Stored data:
[Start of section]
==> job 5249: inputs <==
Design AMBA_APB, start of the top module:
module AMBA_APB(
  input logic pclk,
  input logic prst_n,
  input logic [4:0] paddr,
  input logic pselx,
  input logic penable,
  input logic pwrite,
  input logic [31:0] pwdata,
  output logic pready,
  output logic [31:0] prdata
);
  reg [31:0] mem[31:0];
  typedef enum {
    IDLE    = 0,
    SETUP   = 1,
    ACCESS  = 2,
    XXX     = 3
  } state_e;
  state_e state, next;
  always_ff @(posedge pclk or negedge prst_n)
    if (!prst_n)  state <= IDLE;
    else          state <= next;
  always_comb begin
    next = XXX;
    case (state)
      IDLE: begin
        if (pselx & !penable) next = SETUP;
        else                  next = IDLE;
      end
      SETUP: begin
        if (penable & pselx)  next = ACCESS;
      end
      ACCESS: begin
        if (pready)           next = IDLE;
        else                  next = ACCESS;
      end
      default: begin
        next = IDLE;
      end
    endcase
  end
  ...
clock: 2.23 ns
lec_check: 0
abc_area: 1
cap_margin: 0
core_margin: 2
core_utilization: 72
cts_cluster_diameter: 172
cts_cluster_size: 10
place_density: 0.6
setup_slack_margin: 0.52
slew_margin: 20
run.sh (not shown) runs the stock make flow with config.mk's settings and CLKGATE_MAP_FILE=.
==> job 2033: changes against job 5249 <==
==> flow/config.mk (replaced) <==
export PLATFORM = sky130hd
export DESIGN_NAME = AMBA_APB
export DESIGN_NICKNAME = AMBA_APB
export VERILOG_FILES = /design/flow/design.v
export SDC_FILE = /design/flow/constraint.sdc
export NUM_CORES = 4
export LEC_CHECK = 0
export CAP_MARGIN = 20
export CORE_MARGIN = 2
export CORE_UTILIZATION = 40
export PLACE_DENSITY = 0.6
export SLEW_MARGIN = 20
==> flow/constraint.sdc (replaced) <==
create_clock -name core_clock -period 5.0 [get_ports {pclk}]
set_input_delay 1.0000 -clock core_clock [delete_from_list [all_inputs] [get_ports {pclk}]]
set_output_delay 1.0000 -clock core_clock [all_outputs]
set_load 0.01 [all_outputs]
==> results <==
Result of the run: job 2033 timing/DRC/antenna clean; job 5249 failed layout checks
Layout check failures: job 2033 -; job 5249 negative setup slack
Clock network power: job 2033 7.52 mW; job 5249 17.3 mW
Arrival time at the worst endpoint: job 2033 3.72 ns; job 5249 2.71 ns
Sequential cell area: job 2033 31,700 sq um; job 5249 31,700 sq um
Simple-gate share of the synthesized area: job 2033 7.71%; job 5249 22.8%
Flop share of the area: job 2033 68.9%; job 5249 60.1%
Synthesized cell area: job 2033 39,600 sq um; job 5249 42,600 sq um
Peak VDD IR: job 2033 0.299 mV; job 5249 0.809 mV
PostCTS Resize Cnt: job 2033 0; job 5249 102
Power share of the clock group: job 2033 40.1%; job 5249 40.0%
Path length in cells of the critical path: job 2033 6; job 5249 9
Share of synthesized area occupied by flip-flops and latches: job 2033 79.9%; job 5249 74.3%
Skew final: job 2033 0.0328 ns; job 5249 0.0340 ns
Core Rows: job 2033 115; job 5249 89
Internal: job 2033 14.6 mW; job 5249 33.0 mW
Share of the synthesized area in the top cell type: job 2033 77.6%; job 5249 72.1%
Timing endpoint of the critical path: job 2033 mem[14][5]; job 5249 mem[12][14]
[End of section]
Work item:
Up to and including the line that holds "state_e state, next;", reproduce the records above exactly from their first line, and give nothing else.

Output:
==> job 5249: inputs <==
Design AMBA_APB, start of the top module:
module AMBA_APB(
  input logic pclk,
  input logic prst_n,
  input logic [4:0] paddr,
  input logic pselx,
  input logic penable,
  input logic pwrite,
  input logic [31:0] pwdata,
  output logic pready,
  output logic [31:0] prdata
);
  reg [31:0] mem[31:0];
  typedef enum {
    IDLE    = 0,
    SETUP   = 1,
    ACCESS  = 2,
    XXX     = 3
  } state_e;
  state_e state, next;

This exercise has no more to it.